--- config.mk ---
export PLATFORM = sky130hd
export DESIGN_NAME = mux_pipe
export DESIGN_NICKNAME = d
export VERILOG_FILES = /design/src/rtl/mux_pkg.sv /design/src/rtl/mux_pipe_rr_arbiter.sv /design/src/rtl/mux_pipe.sv
export SDC_FILE = /design/constraint.sdc
export NUM_CORES = 1
export LEC_CHECK = 0
export ABC_AREA = 1
export CELL_PAD_IN_SITES_DETAIL_PLACEMENT = 0
export CELL_PAD_IN_SITES_GLOBAL_PLACEMENT = 2
export CORE_MARGIN = 1
export CORE_UTILIZATION = 15
export CTS_CLUSTER_SIZE = 8
export DETAILED_ROUTE_END_ITERATION = 10
export GPL_ROUTABILITY_DRIVEN = 0
export PLACE_DENSITY_LB_ADDON = 0.1
export SYNTH_ARGS = -nofsm -noshare
export SYNTH_HDL_FRONTEND = slang
export SYNTH_SLANG_ARGS = --single-unit
--- constraint.sdc ---
create_clock -name clk -period 1.22 [get_ports clk]
set_input_delay 0.122 -clock clk [delete_from_list [all_inputs] [get_ports clk]]
set_output_delay 0.122 -clock clk [all_outputs]
set_load 0.1 [all_outputs]
--- src/rtl/mux_pkg.sv ---
// Shared constants and helpers for the pipelined channel multiplexer.
// Mode encodings plus the channel-index width helper.
package mux_pkg;

  localparam int MODE_SEL = 0;
  localparam int MODE_RR  = 1;

  function automatic int chan_w(input int n);
    return (n > 1) ? $clog2(n) : 1;
  endfunction

endpackage

--- src/rtl/mux_pipe_rr_arbiter.sv ---
// Round-robin grant search starting at a rotating pointer.
// Pointer moves past the granted channel only when it is accepted.
module rr_arbiter
  import mux_pkg::*;
#(
  parameter int N = 4,
  localparam int SW = chan_w(N)
) (
  input  logic          clk,
  input  logic          rst,
  input  logic [N-1:0]  req,
  input  logic          advance,
  output logic [SW-1:0] grant,
  output logic          grant_valid
);

  logic [SW-1:0] r_ptr;
  int            w_idx;

  // Walk downwards so the lowest offset from r_ptr wins.
  always_comb begin
    grant       = '0;
    grant_valid = 1'b0;
    w_idx       = 0;
    for (int i = N - 1; i >= 0; i--) begin
      w_idx = int'(r_ptr) + i;
      if (w_idx >= N) w_idx = w_idx - N;
      if (req[w_idx]) begin
        grant       = SW'(w_idx);
        grant_valid = 1'b1;
      end
    end
  end

  always_ff @(posedge clk or posedge rst) begin
    if (rst) begin
      r_ptr <= '0;
    end else if (advance) begin
      r_ptr <= (int'(grant) == N - 1) ? '0 : grant + 1'b1;
    end
  end

endmodule

--- src/rtl/mux_pipe.sv ---
// N-to-1 channel multiplexer with a single registered output stage.
// Channel chosen by sel or by round-robin arbitration.
module mux_pipe
  import mux_pkg::*;
#(
  parameter int WIDTH = 32,
  parameter int N     = 4,
  parameter int MODE  = MODE_SEL,
  localparam int SW   = chan_w(N)
) (
  input  logic           clk,
  input  logic           rst,
  input  logic [N*WIDTH-1:0] in_data,
  input  logic [N-1:0]   in_valid,
  output logic [N-1:0]   in_ready,
  input  logic [SW-1:0]  sel,
  output logic [WIDTH-1:0] out_data,
  output logic [SW-1:0]  out_chan,
  output logic           out_valid,
  input  logic           out_ready
);

  logic [SW-1:0]    w_g;
  logic             w_gv;
  logic             w_free;
  logic             w_xfer;
  logic [WIDTH-1:0] w_data;
  logic [WIDTH-1:0] r_data;
  logic [SW-1:0]    r_chan;
  logic             r_valid;

  assign w_free = !r_valid || out_ready;
  assign w_xfer = w_gv && w_free && !rst && in_valid[w_g];
  assign w_data = in_data[int'(w_g)*WIDTH +: WIDTH];

  generate
    if (MODE == MODE_RR) begin : g_rr
      logic w_unused_sel;
      assign w_unused_sel = ^sel;
      rr_arbiter #(.N(N)) u_arb (
        .clk         (clk),
        .rst         (rst),
        .req         (in_valid),
        .advance     (w_xfer),
        .grant       (w_g),
        .grant_valid (w_gv)
      );
    end else begin : g_sel
      assign w_g  = sel;
      assign w_gv = int'(sel) < N;
    end
  endgenerate

  always_comb begin
    in_ready = '0;
    if (w_gv && w_free && !rst) in_ready[w_g] = 1'b1;
  end

  // Data/chan keep their last value when the word drains.
  always_ff @(posedge clk or posedge rst) begin
    if (rst) begin
      r_data  <= '0;
      r_chan  <= '0;
      r_valid <= 1'b0;
    end else if (w_xfer) begin
      r_data  <= w_data;
      r_chan  <= w_g;
      r_valid <= 1'b1;
    end else if (out_ready) begin
      r_valid <= 1'b0;
    end
  end

  assign out_data  = r_data;
  assign out_chan  = r_chan;
  assign out_valid = r_valid;

endmodule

........

Where does the word "when" occur in the records? Return every line that holds it.

// Pointer moves past the granted channel only when it is accepted.
  // Data/chan keep their last value when the word drains.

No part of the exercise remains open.